Three writing examples

Three writing examples

  1. Susan Sontag, “The Image World”

The most important thesis in Sontag’s essay is was difficult to define exactly because of my own difficulty in understanding the text. However, I think the most important argument is that photographs can control the way we see moments from the perspective of the photographer behind the camera and not from being there and having the real experience. “What photography supplies is not only a record of the past  just a new way at looking at the past” (87). The argument could be that Photographs are a means of control, photos have more impact than writing. “A photograph gives control over the thing photographed” (82). Sontag also points out how we are controlled by images in society “Cameras define reality in the two ways essential to the workings of an advanced industrial society: as a spectacle (for masses) and as an object of surveillance (for rulers).”(93).
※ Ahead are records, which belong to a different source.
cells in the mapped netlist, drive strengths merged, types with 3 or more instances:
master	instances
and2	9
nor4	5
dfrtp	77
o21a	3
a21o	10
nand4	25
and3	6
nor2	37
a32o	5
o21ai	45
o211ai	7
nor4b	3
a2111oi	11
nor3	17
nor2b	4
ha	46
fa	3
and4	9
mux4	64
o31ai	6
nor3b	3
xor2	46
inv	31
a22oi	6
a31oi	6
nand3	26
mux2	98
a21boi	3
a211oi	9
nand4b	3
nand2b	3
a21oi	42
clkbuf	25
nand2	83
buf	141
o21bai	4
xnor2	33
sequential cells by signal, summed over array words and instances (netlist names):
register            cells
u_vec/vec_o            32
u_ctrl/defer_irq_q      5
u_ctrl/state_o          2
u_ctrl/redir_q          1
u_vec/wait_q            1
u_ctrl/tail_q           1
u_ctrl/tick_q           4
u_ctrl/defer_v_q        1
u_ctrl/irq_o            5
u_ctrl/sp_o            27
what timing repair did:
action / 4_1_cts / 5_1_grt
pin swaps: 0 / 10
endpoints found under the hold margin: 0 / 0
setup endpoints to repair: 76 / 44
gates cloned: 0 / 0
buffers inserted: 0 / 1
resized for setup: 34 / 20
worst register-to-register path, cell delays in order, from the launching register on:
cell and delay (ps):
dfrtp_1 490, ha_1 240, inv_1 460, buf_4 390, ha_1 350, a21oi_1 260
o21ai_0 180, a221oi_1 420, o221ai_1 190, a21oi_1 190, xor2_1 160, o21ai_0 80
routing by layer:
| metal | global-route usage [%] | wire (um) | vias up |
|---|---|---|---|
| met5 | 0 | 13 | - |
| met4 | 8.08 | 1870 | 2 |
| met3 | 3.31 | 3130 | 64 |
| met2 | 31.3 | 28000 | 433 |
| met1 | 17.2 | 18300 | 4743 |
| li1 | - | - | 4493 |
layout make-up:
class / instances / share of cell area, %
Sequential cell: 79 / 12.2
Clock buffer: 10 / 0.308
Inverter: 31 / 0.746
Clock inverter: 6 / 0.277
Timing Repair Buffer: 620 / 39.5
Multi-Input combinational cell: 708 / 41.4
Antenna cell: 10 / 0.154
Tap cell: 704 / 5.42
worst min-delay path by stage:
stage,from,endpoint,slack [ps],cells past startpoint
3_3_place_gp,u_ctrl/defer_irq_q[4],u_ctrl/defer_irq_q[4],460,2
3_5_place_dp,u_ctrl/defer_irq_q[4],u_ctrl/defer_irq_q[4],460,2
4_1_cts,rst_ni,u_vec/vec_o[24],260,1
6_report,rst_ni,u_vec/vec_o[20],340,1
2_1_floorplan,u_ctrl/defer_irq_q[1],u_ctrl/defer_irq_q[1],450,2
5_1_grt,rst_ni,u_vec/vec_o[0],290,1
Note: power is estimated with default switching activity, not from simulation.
File: src/rtl/clkdiv_pkg.sv
package clkdiv_pkg;

    localparam int CNT_W   = 5;
    localparam int SEL_W   = 3;
    localparam int N_LANES = 4;

    typedef enum logic [1:0] {
        LANE_A  = 2'd0,
        LANE_B  = 2'd1,
        LANE_C  = 2'd2,
        LANE_FB = 2'd3
    } lane_kind_e;

    typedef logic [CNT_W-1:0] ratio_t;

    // Ratio in advance ticks for a lane kind and its select code.
    function automatic ratio_t ratio_of(lane_kind_e kind, logic [SEL_W-1:0] sel);
        ratio_t step;
        step = ratio_t'(sel[1:0]);
        case (kind)
            LANE_A:  ratio_of = (sel[1:0] == 2'd3) ? ratio_t'(12) : ratio_t'(4) + (step << 1);
            LANE_B:  ratio_of = ratio_t'(4) + (step << 1);
            LANE_C:  ratio_of = ratio_t'(2) + (step << 1);
            default: ratio_of = sel[2] ? ratio_t'(8) + (step << 2) : ratio_t'(4) + (step << 1);
        endcase
    endfunction

endpackage

File: src/rtl/clkdiv_tickgen.sv
module clkdiv_tickgen (
    input  logic clk,
    input  logic clr,
    input  logic pll_on,
    input  logic ref_tick,
    input  logic full_rate,
    output logic tick
);
    logic src;
    logic phase;

    assign src  = pll_on | ref_tick;
    assign tick = src & (full_rate | phase);

    // Phase bit of the halving stage; starts so the first source tick passes.
    always_ff @(posedge clk) begin
        if (clr) begin
            phase <= 1'b1;
        end else if (src) begin
            phase <= ~phase;
        end
    end
endmodule

File: src/rtl/clkdiv_lane.sv
module clkdiv_lane
    import clkdiv_pkg::*;
(
    input  logic   clk,
    input  logic   clr,
    input  logic   tick,
    input  ratio_t ratio,
    output logic   q
);
    logic   armed;
    ratio_t pos;
    ratio_t len;
    ratio_t pos_nx;
    logic   wrap;

    assign pos_nx = pos + ratio_t'(1);
    assign wrap   = !armed || (pos == len - ratio_t'(1));

    always_ff @(posedge clk) begin
        if (clr) begin
            armed <= 1'b0;
            pos   <= '0;
            len   <= '0;
            q     <= 1'b0;
        end else if (tick) begin
            if (wrap) begin
                armed <= 1'b1;
                pos   <= '0;
                len   <= ratio;
                q     <= 1'b1;
            end else begin
                pos   <= pos_nx;
                q     <= pos_nx < (len >> 1);
            end
        end
    end
endmodule

File: src/rtl/clkdiv_banks.sv
module clkdiv_banks
    import clkdiv_pkg::*;
(
    input  logic       clk,
    input  logic       rst,
    input  logic       mr_n,
    input  logic       pll_on,
    input  logic       ref_tick,
    input  logic       full_rate,
    input  logic       inv,
    input  logic [1:0] sel_a,
    input  logic [1:0] sel_b,
    input  logic [1:0] sel_c,
    input  logic [2:0] sel_fb,
    output logic       out_en,
    output logic       qa,
    output logic       qb,
    output logic [3:0] qc,
    output logic       qfb
);
    localparam int QC_W = 4;

    logic                          clr;
    logic                          tick;
    logic [N_LANES-1:0]            lane_q;
    logic [N_LANES-1:0][SEL_W-1:0] sel_vec;

    assign clr = rst | ~mr_n;

    assign sel_vec[LANE_A]  = {1'b0, sel_a};
    assign sel_vec[LANE_B]  = {1'b0, sel_b};
    assign sel_vec[LANE_C]  = {1'b0, sel_c};
    assign sel_vec[LANE_FB] = sel_fb;

    always_ff @(posedge clk) begin
        if (clr) begin
            out_en <= 1'b0;
        end else begin
            out_en <= 1'b1;
        end
    end

    clkdiv_tickgen u_tick (
        .clk       (clk),
        .clr       (clr),
        .pll_on    (pll_on),
        .ref_tick  (ref_tick),
        .full_rate (full_rate),
        .tick      (tick)
    );

    for (genvar k = 0; k < N_LANES; k++) begin : g_lane
        clkdiv_lane u_lane (
            .clk   (clk),
            .clr   (clr),
            .tick  (tick),
            .ratio (ratio_of(lane_kind_e'(k), sel_vec[k])),
            .q     (lane_q[k])
        );
    end

    assign qa  = out_en & lane_q[LANE_A];
    assign qb  = out_en & lane_q[LANE_B];
    assign qfb = out_en & lane_q[LANE_FB];

    for (genvar i = 0; i < QC_W; i++) begin : g_qc
        localparam bit FLIP = (i == 1) || (i == 2);
        assign qc[i] = out_en & (lane_q[LANE_C] ^ (inv & FLIP));
    end
endmodule

File: config.mk
export PLATFORM = sky130hd
export DESIGN_NAME = clkdiv_banks
export DESIGN_NICKNAME = d
export VERILOG_FILES = /design/src/rtl/clkdiv_pkg.sv /design/src/rtl/clkdiv_tickgen.sv /design/src/rtl/clkdiv_lane.sv /design/src/rtl/clkdiv_banks.sv
export SDC_FILE = /design/constraint.sdc
export NUM_CORES = 1
export LEC_CHECK = 0
export BUFFER_PORTS_ARGS = -buffer_cell sky130_fd_sc_hd__buf_2
export CAP_MARGIN = 20
export CORE_MARGIN = 4
export CORE_UTILIZATION = 30
export CTS_CLUSTER_SIZE = 14
export DETAILED_ROUTE_END_ITERATION = 8
export SLEW_MARGIN = 20
export SYNTH_ARGS = -nofsm -noshare
export SYNTH_HDL_FRONTEND = slang
export SYNTH_SLANG_ARGS = --single-unit
File: constraint.sdc
create_clock -name clk -period 2.57 [get_ports clk]
set_clock_uncertainty 0.05 [all_clocks]
set_input_delay 0.1285 -clock clk [delete_from_list [all_inputs] [get_ports clk]]
set_output_delay 0.1285 -clock clk [all_outputs]
set_load 0.1 [all_outputs]
==> key figures <==
Run status
  – Status: finished, final reports clean

Detailed routing
  – Vias per inst: around 4.8
  – DRC Markers: 0
  – DR WL/cell: about 12 um
  – Final wirelength: 5110 um
  – Drt first pass iters: 4
  – DRT iter0 DRCs: 46
  – Routed Antenna Nets: 0
  – DR vias: 1972

Setup path
  – Cells along the critical path: inv_1, ha_1, xor2_1, nand3_1, o31a_1, nor2_2, a211oi_1
  – CP arrival: 2.06 ns
  – Required time of the critical path: between 2 and 3 ns
  – Critical path's slowest cell: dfxtp_1
  – Buf+Inv Stages, Crit Path: 1
  – Max stage delay on crit path: roughly 0.42 ns
  – Crit. End Element: register
  – Reg2Reg Capture Point: g_lane[2].u_lane.len[1]
  – Critical path fanouts, max: 7
  – Worst R2R Start: g_lane[2].u_lane.len[1]
  – CP Launch Type: register
  – Setup CP Type: register to register
  – Critical path's top delay family: compound AO/OA/AOI/OAI gates
  – Worst R2R Setup Slack: 0.62 ns
  – R2r worst-path depth: 7

Worst hold path
  – Hold Path Stages: 3
  – Hold Startpoint: sel_b[1]
  – WHS Endpoint: g_lane[1].u_lane.len[3]
  – Worst Hold Class: primary input to register

Yosys
  – Number of flops mapped to enable cells by yosys: 0
  – Async SR Flop Fraction: 0
  – Dominant cells by area after synthesis: dfxtp_1 34%, ha_1 9.4%, xor2_1 7.6%
  – Register area share after synthesis: 0.340
  – Post-Syn Area per Cell: 8.90 sq um
  – Most frequent cell after synthesis: dfxtp_1
  – Synth cell types: between 40 and 50
  – Post-synth top flop: dfxtp_1
  – Yosys Warn Count: 0
  – Post-Synthesis Cells: 284
  – Largest area contributor in the netlist: dfxtp_1
  – Synth top area share: 0.340
  – Synthesized area: 2530 sq um
  – Yosys reg bits: 43
  – Commonest cells post-synth: 43 x dfxtp_1, 25 x nor2_1, 22 x xor2_1, 19 x ha_1, 19 x nor3_1
  – Syn_nets: 319

Clocking
  – Total CTS buffers: 5
  – Post-CTS setup buffer count: 0
  – TritonCTS clock tree: done
  – CTS clk-pin slew, worst paths: roughly 0.08 ns
  – Bufs on Longest Clock Path: 2
  – CTS sink count: 43
  – H-tree level count: 2
  – Clk root buf: clkbuf_8
  – Worst-skew pair later-pin latency: 0.30 ns

Floorplanning
  – Row count: 33
  – Vert. Die Dim: 99.8 um
  – Initial Utilization: 0.308
  – Die area: 9960 sq um
  – I/O pins: 24
  – Die span in x: between 90 and 100 um
  – Core ar.: slightly above 8000 sq um

Placed design
  – DP Wirelength: roughly 3700 um
  – Gpl congestion: 0.813
  – Placed Area: 2730 sq um
  – DP Worst Slack: 0.649 ns
  – DP Cell Count: 400
  – Port bufs: 23

Finish
  – N_diodes: 0
  – Nets: 340
  – Post-Layout Cell Count: 411
  – Fillers: 837
  – Layout cells sized above 1: 0.150
  – Area growth syn-to-layout: 13.5%
  – Core Util, Final: 0.349
  – Final instance area: 2870 sq um

Power and ir drop
  – Lkg Pwr: 1.19 nW
  – Power Total: 1.49 mW
  – Power Density: 521 nW/um^2
  – Peak VDD IR: 200 uV

Global routing
  – GR Util met3: 0.0292
  – Initial antenna violation count: 0
  – Largest net degree at the start of global routing: 38
  – Vias in the first global route: 1916
  – All-Layer GR Usage: 0.107
  – Met1 usage: 0.140
  – Gr ovfl total: 0
  – First-pass GRT wire length: between 8000 and 9000 um
  – Met2 Usage GRT: 0.171
  – Top Usage Layer GRT: met2

STA
  – Tcrit/Tclk final: 0.759
  – Setup ws final: between 0.6 and 0.7 ns
  – Slew HR: 0.510
  – Tmin final: 1.95 ns
  – Final-report setup violation count: 0
  – Hold_ws: 0.0302 ns
  – Hold Vio Cnt, Final: 0
  – Post-route setup TNS: 0 ns
  – RSZ-0062 raised after global routing: no
  – Slew Viols, Final: 0
  – Slew @ Worst Pin: 0.735 ns
  – Max Fclk: around 500 MHz

Job
  – Max-cap violations: 0
## worst max path at each step
stage	start	endpoint	depth (start not counted)
6_report	g_lane[2].u_lane.len[1]	g_lane[2].u_lane.len[1]	7
5_1_grt	g_lane[2].u_lane.len[1]	g_lane[2].u_lane.len[1]	7
4_1_cts	g_lane[2].u_lane.len[1]	g_lane[2].u_lane.len[1]	7
3_5_place_dp	g_lane[2].u_lane.len[1]	g_lane[2].u_lane.len[1]	7
3_3_place_gp	g_lane[2].u_lane.len[1]	g_lane[2].u_lane.len[1]	7
2_1_floorplan	out_en	qc[2]	2
## timing repair
action                    CTS  global route
resized for setup           0             0
hold endpoints to repair    3             0
hold buffers                3             0
## worst register-to-register path, stage by stage, from the launching register on
cell and delay (ns):
dfxtp_1 0.42, inv_1 0.06, ha_1 0.30, xor2_1 0.14
nand3_1 0.12, o31a_1 0.35, nor2_2 0.26, a211oi_1 0.12
## cell usage in the layout, fill, tap and decap left out, drive strengths merged, types with 2 or more instances in the layout
| cell type | n |
|---|---|
| dfxtp | 43 |
| nor2 | 28 |
| buf | 27 |
| xor2 | 22 |
| nor3 | 19 |
| ha | 19 |
| xnor2 | 18 |
| nand3 | 18 |
| inv | 14 |
| nand2 | 14 |
| a21oi | 11 |
| o31ai | 9 |
| o21ai | 7 |
| and2 | 5 |
| nand4 | 5 |
| clkbuf | 5 |
| o21a | 3 |
| xnor3 | 3 |
| a211oi | 3 |
| mux2i | 3 |
| dlygate4sd3 | 3 |
| nand2b | 3 |
| o22ai | 3 |
| clkinv | 3 |
| mux2 | 2 |
| or4 | 2 |
## state kept, by name, summed over array words and instances (netlist names)
register             count
g_lane.u_lane.armed      4
g_lane.u_lane.len       13
g_lane.u_lane.pos       20
g_lane.u_lane.q          4
out_en                   1
u_tick.phase             1
## kinds of logic (layout without fill, tap and decap cells)
family                     Yosys count  after routing  synth area share
xor gates and xnor gates            43             43             0.165
DFF                                 43             43             0.340
muxes                                5              5            0.0223
AOI/OAI and AO/OA                   46             46             0.133
adders and majority gates           19             19            0.0940
buffers and inverters               31             53            0.0529
and+or+nand+nor                     97             97             0.192
## layer usage
layer | wire length [um] | share of wire
met2 | 2360 | 0.46
met4 | 63 | 0.012
met3 | 201 | 0.039
met1 | 2480 | 0.49
met5 | 0 | 0
## report_power, final
part           leakage, nW  internal, mW  total [mW]  switching (mW)
sequential           0.350         0.688       0.711          0.0224
combinational        0.782        0.0987       0.251           0.152
clock               0.0581         0.290       0.534           0.244
## area by class of cell
type                       count  area (sq um)  share of cell area
clock inverter                 3          43.8              0.0153
tap                          105           131              0.0458
sequential                    43           861               0.300
inverter                      15          56.3              0.0196
clock buffer                   5          68.8              0.0240
timing repair buffer          30           175              0.0610
multi-input combinational    210          1530               0.534
Power figures use the tool's default switching activity.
Sontag (1999) compares the camera to binoculars that “makes exotic things near, intimate; and familiar things small, abstract, strange, much farther away.” (87). She describes her personal experience “In the operating room, I am the one who changes focus, who makes the dose-ups and the medium shots. In the theater, Antonioni has already chosen what parts of the operation I can watch; the camera looks for me – and obliges me to look, leaving as my only option not to look.” (89). “Knowing a great deal about what is in the world (art, catastrophe, the beauties of nature) through photographic images, people are frequently disappointed, surprised, unmoved when they see the real thing.” I found this interesting because sometimes I see landmarks that look so different in photographs an my expectations were different based on what I thought I would see because of the angle that the photograph may have been taken on.

Sontag states “To us, the difference between the photographer as an individual eye and the photographer as an objective recorder seems fundamental, the difference often regarded, mistakenly, as separating photography as art from photo­graphy as document” (91). My question about this would be if this applies to journalists images, are they documents or art too? How do we know the difference?

 

2. Why is the concept of representation important? 

“Representation is an essential part of the process by which meaning is produced and exchanged between members of a culture. It does involve the use of language, of signs and images which stand for or represent things.” (15) But it is more complicated than this as the reading covers the concept in depth. To my understanding, the meaning of representation is how a thing is described and symbolized when looked at from a cultural perspective. For example, on page 16 the cross is described as two pieces of wood across each other, but in the christian culture it represents the crucifixion of Christ. Representation is all around us, but to what culture are the things around us aimed at having meaning to. I think this is why the concept of representation is important because it can affect the way people see themselves and others in society.

 

3. Jacques Lacan, “The Mirror Stage”

According to Lacan, the ego develops when the child see themselves in the mirror and seperate themselves from the world (502), this is the beginning of the ego. Lacan, is similar to Freud in the way he uses a lot of new words in Psychoanalysis. The point that related to me was about the child looking in the mirror. I found this very interesting. My question would be – When does the ego develop?

To my understanding this could be when subjectivity starts too, when we start to see things based on our individual relationship to the things around us instead of as a whole.